## What you need to do
Here are some records; copy every line that holds the word "typedef".

(Extracted records)

## src/verilog/pipe_cfg_pkg.sv

```systemverilog
`default_nettype none

package pipe_cfg_pkg;

	localparam int REG_W   = 32;
	localparam int RADDR_W = 5;

	typedef logic [REG_W-1:0]   reg_t;
	typedef logic [RADDR_W-1:0] raddr_t;

	// operation carried from decode to execute and memory
	typedef enum logic [3:0] {
		ALU_NOP = 4'd0,
		ALU_ADD = 4'd1,
		ALU_SUB = 4'd2,
		ALU_AND = 4'd3,
		ALU_OR  = 4'd4,
		ALU_XOR = 4'd5,
		ALU_SLT = 4'd6,
		ALU_SLL = 4'd7,
		ALU_LUI = 4'd8,
		ALU_LW  = 4'd9,
		ALU_SW  = 4'd10
	} aluop_t;

	// one bit per pipeline register
	typedef logic [3:0] stall_t;

	localparam int ST_PC    = 0;
	localparam int ST_IFID  = 1;
	localparam int ST_IDEX  = 2;
	localparam int ST_EXMEM = 3;

endpackage

`default_nettype wire

```

## src/verilog/mips_isa_pkg.sv

```systemverilog
`default_nettype none

package mips_isa_pkg;

	// register format: ALU ops between two registers, shifts
	typedef struct packed {
		logic [5:0] opcode;
		logic [4:0] rs;
		logic [4:0] rt;
		logic [4:0] rd;
		logic [4:0] shamt;
		logic [5:0] funct;
	} r_fmt_t;

	// immediate format: ALU immediates, loads, stores, branches
	typedef struct packed {
		logic [5:0]  opcode;
		logic [4:0]  rs;
		logic [4:0]  rt;
		logic [15:0] imm;
	} i_fmt_t;

	// one fetched word, seen through either format
	typedef union packed {
		r_fmt_t r_fmt;
		i_fmt_t i_fmt;
	} inst_t;

	// primary opcodes
	localparam logic [5:0] OP_SPECIAL = 6'b000000;
	localparam logic [5:0] OP_ADDIU   = 6'b001001;
	localparam logic [5:0] OP_ORI     = 6'b001101;
	localparam logic [5:0] OP_LUI     = 6'b001111;
	localparam logic [5:0] OP_LW      = 6'b100011;
	localparam logic [5:0] OP_SW      = 6'b101011;
	localparam logic [5:0] OP_BEQ     = 6'b000100;
	localparam logic [5:0] OP_BNE     = 6'b000101;

	// function codes under OP_SPECIAL
	localparam logic [5:0] FN_ADDU = 6'b100001;
	localparam logic [5:0] FN_SUBU = 6'b100011;
	localparam logic [5:0] FN_AND  = 6'b100100;
	localparam logic [5:0] FN_OR   = 6'b100101;
	localparam logic [5:0] FN_XOR  = 6'b100110;
	localparam logic [5:0] FN_SLT  = 6'b101010;
	localparam logic [5:0] FN_SLL  = 6'b000000;

endpackage

`default_nettype wire

```

## src/verilog/pipe_if.sv

```systemverilog
`timescale 1ns/1ps
`default_nettype none

// decode to execute
interface id_ex_if import pipe_cfg_pkg::*; ();
	aluop_t aluop;
	reg_t   reg1;
	reg_t   reg2;
	reg_t   store_data;
	raddr_t wd;
	logic   wreg;

	modport source (output aluop, reg1, reg2, store_data, wd, wreg);
	modport sink   (input aluop, reg1, reg2, store_data, wd, wreg);
endinterface

// execute to memory access
interface ex_mem_if import pipe_cfg_pkg::*; ();
	aluop_t aluop;
	reg_t   alu_result;
	reg_t   store_data;
	raddr_t wd;
	logic   wreg;

	modport source (output aluop, alu_result, store_data, wd, wreg);
	modport sink   (input aluop, alu_result, store_data, wd, wreg);
endinterface

// pending register write, seen by forwarding and by the register file
interface fwd_if import pipe_cfg_pkg::*; ();
	logic   wreg;
	raddr_t wd;
	reg_t   wdata;
	logic   is_load;

	modport source (output wreg, wd, wdata, is_load);
	modport sink   (input wreg, wd, wdata, is_load);
endinterface

`default_nettype wire

```

## src/verilog/fetch_stage.sv

```systemverilog
`timescale 1ns/1ps
`default_nettype none

module fetch_stage import pipe_cfg_pkg::*, mips_isa_pkg::*; #(
	parameter logic [31:0] RESET_PC = 32'h0000_0000
) (
	input  wire logic  clk,
	input  wire logic  rst_n_i,
	input  wire stall_t stall_i,
	input  wire logic  branch_taken_i,
	input  wire reg_t  branch_target_i,
	input  wire reg_t  rom_data_i,
	output reg_t       rom_addr_o,
	output logic       rom_ce_o,
	output reg_t       id_pc_o,
	output inst_t      id_inst_o
);

	// rom enable comes up one edge after reset is released
	always_ff @(posedge clk) begin
		if (!rst_n_i) begin
			rom_ce_o <= 1'b0;
		end else begin
			rom_ce_o <= 1'b1;
		end
	end

	// program counter, held until the rom is enabled
	always_ff @(posedge clk) begin
		if (!rst_n_i) begin
			rom_addr_o <= RESET_PC;
		end else if (rom_ce_o && !stall_i[ST_PC]) begin
			if (branch_taken_i) begin
				rom_addr_o <= branch_target_i;
			end else begin
				rom_addr_o <= rom_addr_o + 32'd4;
			end
		end
	end

	// IF/ID register, a disabled rom feeds a nop
	always_ff @(posedge clk) begin
		if (!rst_n_i) begin
			id_inst_o <= '0;
		end else if (!stall_i[ST_IFID]) begin
			id_inst_o <= rom_ce_o ? inst_t'(rom_data_i) : inst_t'('0);
		end
	end

	always_ff @(posedge clk) begin
		if (!stall_i[ST_IFID]) begin
			id_pc_o <= rom_addr_o;
		end
	end

	no_fetch_after_reset: assert property (@(posedge clk) !rst_n_i |=> !rom_ce_o);

endmodule

`default_nettype wire

```

## src/verilog/regfile.sv

```systemverilog
`timescale 1ns/1ps
`default_nettype none

module regfile import pipe_cfg_pkg::*; (
	input  wire logic   clk,
	input  wire logic   rst_n_i,
	fwd_if.sink         wb,
	input  wire raddr_t raddr1_i,
	input  wire raddr_t raddr2_i,
	output reg_t        rdata1_o,
	output reg_t        rdata2_o
);

	reg_t regs [32];

	// register zero is never written
	always_ff @(posedge clk) begin
		if (rst_n_i && wb.wreg && wb.wd != '0) begin
			regs[wb.wd] <= wb.wdata;
		end
	end

	// same-cycle write is returned to the reader
	always_comb begin
		if (raddr1_i == '0) begin
			rdata1_o = '0;
		end else if (wb.wreg && wb.wd == raddr1_i) begin
			rdata1_o = wb.wdata;
		end else begin
			rdata1_o = regs[raddr1_i];
		end
	end

	always_comb begin
		if (raddr2_i == '0) begin
			rdata2_o = '0;
		end else if (wb.wreg && wb.wd == raddr2_i) begin
			rdata2_o = wb.wdata;
		end else begin
			rdata2_o = regs[raddr2_i];
		end
	end

	zero_read1: assert property (@(posedge clk) raddr1_i == '0 |-> rdata1_o == '0);
	zero_read2: assert property (@(posedge clk) raddr2_i == '0 |-> rdata2_o == '0);

endmodule

`default_nettype wire

```

## src/verilog/decode_stage.sv

```systemverilog
`timescale 1ns/1ps
`default_nettype none

module decode_stage import pipe_cfg_pkg::*, mips_isa_pkg::*; (
	input  wire logic   clk,
	input  wire logic   rst_n_i,
	input  wire stall_t stall_i,
	input  wire reg_t   pc_i,
	input  wire inst_t  inst_i,
	input  wire reg_t   rdata1_i,
	input  wire reg_t   rdata2_i,
	output raddr_t      raddr1_o,
	output raddr_t      raddr2_o,
	fwd_if.sink         ex_fwd,
	fwd_if.sink         mem_fwd,
	id_ex_if.source     id_ex,
	output logic        branch_taken_o,
	output reg_t        branch_target_o,
	output logic        stallreq_o
);

	aluop_t aluop;
	raddr_t wd;
	logic   wreg;
	logic   re1;
	logic   re2;
	logic   use_imm;
	logic   use_shamt;
	reg_t   imm;
	reg_t   imm_sext;
	reg_t   imm_zext;
	reg_t   op1;
	reg_t   op2;
	logic   ex_hit1;
	logic   ex_hit2;
	logic   mem_hit1;
	logic   mem_hit2;
	logic   cond_met;

	assign imm_sext = {{16{inst_i.i_fmt.imm[15]}}, inst_i.i_fmt.imm};
	assign imm_zext = {16'h0000, inst_i.i_fmt.imm};
	assign raddr1_o = inst_i.i_fmt.rs;
	assign raddr2_o = inst_i.i_fmt.rt;

	always_comb begin
		aluop = ALU_NOP;
		wd = inst_i.i_fmt.rt;
		wreg = 1'b0;
		re1 = 1'b0;
		re2 = 1'b0;
		use_imm = 1'b1;
		use_shamt = 1'b0;
		imm = imm_sext;
		case (inst_i.i_fmt.opcode)
			OP_SPECIAL: begin
				wd = inst_i.r_fmt.rd;
				wreg = 1'b1;
				re1 = 1'b1;
				re2 = 1'b1;
				use_imm = 1'b0;
				case (inst_i.r_fmt.funct)
					FN_ADDU: aluop = ALU_ADD;
					FN_SUBU: aluop = ALU_SUB;
					FN_AND:  aluop = ALU_AND;
					FN_OR:   aluop = ALU_OR;
					FN_XOR:  aluop = ALU_XOR;
					FN_SLT:  aluop = ALU_SLT;
					FN_SLL: begin
						// shift amount replaces rs
						aluop = ALU_SLL;
						re1 = 1'b0;
						use_shamt = 1'b1;
					end
					default: begin
						wreg = 1'b0;
						re1 = 1'b0;
						re2 = 1'b0;
					end
				endcase
			end
			OP_ADDIU: begin
				aluop = ALU_ADD;
				wreg = 1'b1;
				re1 = 1'b1;
			end
			OP_ORI: begin
				aluop = ALU_OR;
				wreg = 1'b1;
				re1 = 1'b1;
				imm = imm_zext;
			end
			OP_LUI: begin
				aluop = ALU_LUI;
				wreg = 1'b1;
				imm = imm_zext;
			end
			OP_LW: begin
				aluop = ALU_LW;
				wreg = 1'b1;
				re1 = 1'b1;
			end
			OP_SW: begin
				aluop = ALU_SW;
				re1 = 1'b1;
				re2 = 1'b1;
			end
			OP_BEQ, OP_BNE: begin
				re1 = 1'b1;
				re2 = 1'b1;
			end
			default: aluop = ALU_NOP;
		endcase
	end

	// execute result wins over memory result
	assign ex_hit1 = ex_fwd.wreg && ex_fwd.wd == inst_i.i_fmt.rs;
	assign ex_hit2 = ex_fwd.wreg && ex_fwd.wd == inst_i.i_fmt.rt;
	assign mem_hit1 = mem_fwd.wreg && mem_fwd.wd == inst_i.i_fmt.rs;
	assign mem_hit2 = mem_fwd.wreg && mem_fwd.wd == inst_i.i_fmt.rt;

	assign op1 = ex_hit1 ? ex_fwd.wdata : (mem_hit1 ? mem_fwd.wdata : rdata1_i);
	assign op2 = ex_hit2 ? ex_fwd.wdata : (mem_hit2 ? mem_fwd.wdata : rdata2_i);

	// load result not ready until memory stage
	assign stallreq_o = ex_fwd.is_load && ((re1 && ex_hit1) || (re2 && ex_hit2));

	assign cond_met = (inst_i.i_fmt.opcode == OP_BEQ && op1 == op2) ||
		(inst_i.i_fmt.opcode == OP_BNE && op1 != op2);
	// no redirect while the PC is held
	assign branch_taken_o = cond_met && !stall_i[ST_PC];
	// target is relative to the delay slot
	assign branch_target_o = pc_i + 32'd4 + {imm_sext[29:0], 2'b00};

	// ID/EX register takes a bubble on load-use
	always_ff @(posedge clk) begin
		if (!rst_n_i || stall_i[ST_IDEX]) begin
			id_ex.aluop <= ALU_NOP;
			id_ex.wreg <= 1'b0;
			id_ex.wd <= '0;
		end else begin
			id_ex.aluop <= aluop;
			id_ex.wreg <= wreg && wd != '0;
			id_ex.wd <= wd;
		end
		id_ex.reg1 <= use_shamt ? reg_t'(inst_i.r_fmt.shamt) : op1;
		id_ex.reg2 <= use_imm ? imm : op2;
		id_ex.store_data <= op2;
	end

	no_branch_on_stall: assert property (@(posedge clk) disable iff (!rst_n_i)
		!(branch_taken_o && stallreq_o));

endmodule

`default_nettype wire

```

## src/verilog/execute_stage.sv

```systemverilog
`timescale 1ns/1ps
`default_nettype none

module execute_stage import pipe_cfg_pkg::*; (
	input  wire logic clk,
	input  wire logic rst_n_i,
	id_ex_if.sink     id_ex,
	ex_mem_if.source  ex_mem,
	fwd_if.source     ex_fwd
);

	reg_t result;

	always_comb begin
		case (id_ex.aluop)
			ALU_ADD: result = id_ex.reg1 + id_ex.reg2;
			ALU_SUB: result = id_ex.reg1 - id_ex.reg2;
			ALU_AND: result = id_ex.reg1 & id_ex.reg2;
			ALU_OR:  result = id_ex.reg1 | id_ex.reg2;
			ALU_XOR: result = id_ex.reg1 ^ id_ex.reg2;
			ALU_SLT: result = reg_t'($signed(id_ex.reg1) < $signed(id_ex.reg2));
			ALU_SLL: result = id_ex.reg2 << id_ex.reg1[4:0];
			ALU_LUI: result = {id_ex.reg2[15:0], 16'h0000};
			// effective address for loads and stores
			ALU_LW, ALU_SW: result = id_ex.reg1 + id_ex.reg2;
			default: result = '0;
		endcase
	end

	// unregistered result for decode forwarding
	assign ex_fwd.wreg = id_ex.wreg;
	assign ex_fwd.wd = id_ex.wd;
	assign ex_fwd.wdata = result;
	assign ex_fwd.is_load = id_ex.aluop == ALU_LW;

	// EX/MEM register
	always_ff @(posedge clk) begin
		if (!rst_n_i) begin
			ex_mem.aluop <= ALU_NOP;
			ex_mem.wreg <= 1'b0;
			ex_mem.wd <= '0;
		end else begin
			ex_mem.aluop <= id_ex.aluop;
			ex_mem.wreg <= id_ex.wreg;
			ex_mem.wd <= id_ex.wd;
		end
		ex_mem.alu_result <= result;
		ex_mem.store_data <= id_ex.store_data;
	end

endmodule

`default_nettype wire

```

## src/verilog/mem_access_stage.sv

```systemverilog
`timescale 1ns/1ps
`default_nettype none

module mem_access_stage import pipe_cfg_pkg::*; (
	input  wire logic clk,
	input  wire logic rst_n_i,
	ex_mem_if.sink    ex_mem,
	input  wire reg_t ram_data_i,
	output reg_t      ram_addr_o,
	output reg_t      ram_data_o,
	output logic      ram_we_o,
	output logic [3:0] ram_sel_o,
	output logic      ram_ce_o,
	fwd_if.source     mem_fwd,
	fwd_if.source     wb_fwd
);

	logic is_lw;
	logic is_sw;
	reg_t result;

	assign is_lw = ex_mem.aluop == ALU_LW;
	assign is_sw = ex_mem.aluop == ALU_SW;

	// word accesses only
	assign ram_ce_o = is_lw || is_sw;
	assign ram_we_o = is_sw;
	assign ram_sel_o = ram_ce_o ? 4'b1111 : 4'b0000;
	assign ram_addr_o = ex_mem.alu_result;
	assign ram_data_o = ex_mem.store_data;

	assign result = is_lw ? ram_data_i : ex_mem.alu_result;

	assign mem_fwd.wreg = ex_mem.wreg;
	assign mem_fwd.wd = ex_mem.wd;
	assign mem_fwd.wdata = result;
	assign mem_fwd.is_load = is_lw;

	// MEM/WB register
	always_ff @(posedge clk) begin
		if (!rst_n_i) begin
			wb_fwd.wreg <= 1'b0;
			wb_fwd.wd <= '0;
			wb_fwd.is_load <= 1'b0;
		end else begin
			wb_fwd.wreg <= ex_mem.wreg;
			wb_fwd.wd <= ex_mem.wd;
			wb_fwd.is_load <= is_lw;
		end
		wb_fwd.wdata <= result;
	end

	we_needs_ce: assert property (@(posedge clk) ram_we_o |-> ram_ce_o);

endmodule

`default_nettype wire

```

## src/verilog/pipe_ctrl.sv

```systemverilog
`timescale 1ns/1ps
`default_nettype none

module pipe_ctrl import pipe_cfg_pkg::*; (
	input  wire logic clk,
	input  wire logic rst_n_i,
	input  wire logic stallreq_i,
	output stall_t    stall_o
);

	// decode stall: hold front end, bubble into execute
	always_comb begin
		stall_o = '0;
		stall_o[ST_PC] = stallreq_i;
		stall_o[ST_IFID] = stallreq_i;
		stall_o[ST_IDEX] = stallreq_i;
		// memory side never waits
		stall_o[ST_EXMEM] = 1'b0;
	end

	// the bubble must clear the load-use hazard in one cycle
	single_cycle_stall: assert property (@(posedge clk) disable iff (!rst_n_i)
		stallreq_i |=> !stallreq_i);

endmodule

`default_nettype wire

```

## src/verilog/openmips.sv

```systemverilog
`timescale 1ns/1ps
`default_nettype none

module openmips import pipe_cfg_pkg::*, mips_isa_pkg::*; #(
	parameter logic [31:0] RESET_PC = 32'h0000_0000
) (
	input  wire logic  clk,
	input  wire logic  rst_n_i,
	input  wire reg_t  rom_data_i,
	output reg_t       rom_addr_o,
	output logic       rom_ce_o,
	input  wire reg_t  ram_data_i,
	output reg_t       ram_addr_o,
	output reg_t       ram_data_o,
	output logic       ram_we_o,
	output logic [3:0] ram_sel_o,
	output logic       ram_ce_o
);

	stall_t stall;
	logic   stallreq;
	logic   branch_taken;
	reg_t   branch_target;
	reg_t   id_pc;
	inst_t  id_inst;
	raddr_t raddr1;
	raddr_t raddr2;
	reg_t   rdata1;
	reg_t   rdata2;

	id_ex_if  id_ex ();
	ex_mem_if ex_mem ();
	fwd_if    ex_fwd ();
	fwd_if    mem_fwd ();
	fwd_if    wb_fwd ();

	fetch_stage #(
		.RESET_PC(RESET_PC)
	) fetch0 (
		.clk(clk),
		.rst_n_i(rst_n_i),
		.stall_i(stall),
		.branch_taken_i(branch_taken),
		.branch_target_i(branch_target),
		.rom_data_i(rom_data_i),
		.rom_addr_o(rom_addr_o),
		.rom_ce_o(rom_ce_o),
		.id_pc_o(id_pc),
		.id_inst_o(id_inst)
	);

	// write port fed from MEM/WB
	regfile regfile0 (
		.clk(clk),
		.rst_n_i(rst_n_i),
		.wb(wb_fwd.sink),
		.raddr1_i(raddr1),
		.raddr2_i(raddr2),
		.rdata1_o(rdata1),
		.rdata2_o(rdata2)
	);

	decode_stage decode0 (
		.clk(clk),
		.rst_n_i(rst_n_i),
		.stall_i(stall),
		.pc_i(id_pc),
		.inst_i(id_inst),
		.rdata1_i(rdata1),
		.rdata2_i(rdata2),
		.raddr1_o(raddr1),
		.raddr2_o(raddr2),
		.ex_fwd(ex_fwd.sink),
		.mem_fwd(mem_fwd.sink),
		.id_ex(id_ex.source),
		.branch_taken_o(branch_taken),
		.branch_target_o(branch_target),
		.stallreq_o(stallreq)
	);

	execute_stage execute0 (
		.clk(clk),
		.rst_n_i(rst_n_i),
		.id_ex(id_ex.sink),
		.ex_mem(ex_mem.source),
		.ex_fwd(ex_fwd.source)
	);

	mem_access_stage mem0 (
		.clk(clk),
		.rst_n_i(rst_n_i),
		.ex_mem(ex_mem.sink),
		.ram_data_i(ram_data_i),
		.ram_addr_o(ram_addr_o),
		.ram_data_o(ram_data_o),
		.ram_we_o(ram_we_o),
		.ram_sel_o(ram_sel_o),
		.ram_ce_o(ram_ce_o),
		.mem_fwd(mem_fwd.source),
		.wb_fwd(wb_fwd.source)
	);

	pipe_ctrl ctrl0 (
		.clk(clk),
		.rst_n_i(rst_n_i),
		.stallreq_i(stallreq),
		.stall_o(stall)
	);

endmodule

`default_nettype wire

```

(End Extracted records)

## Solved problem
	typedef logic [REG_W-1:0]   reg_t;
	typedef logic [RADDR_W-1:0] raddr_t;
	typedef enum logic [3:0] {
	typedef logic [3:0] stall_t;
	typedef struct packed {
	typedef struct packed {
	typedef union packed {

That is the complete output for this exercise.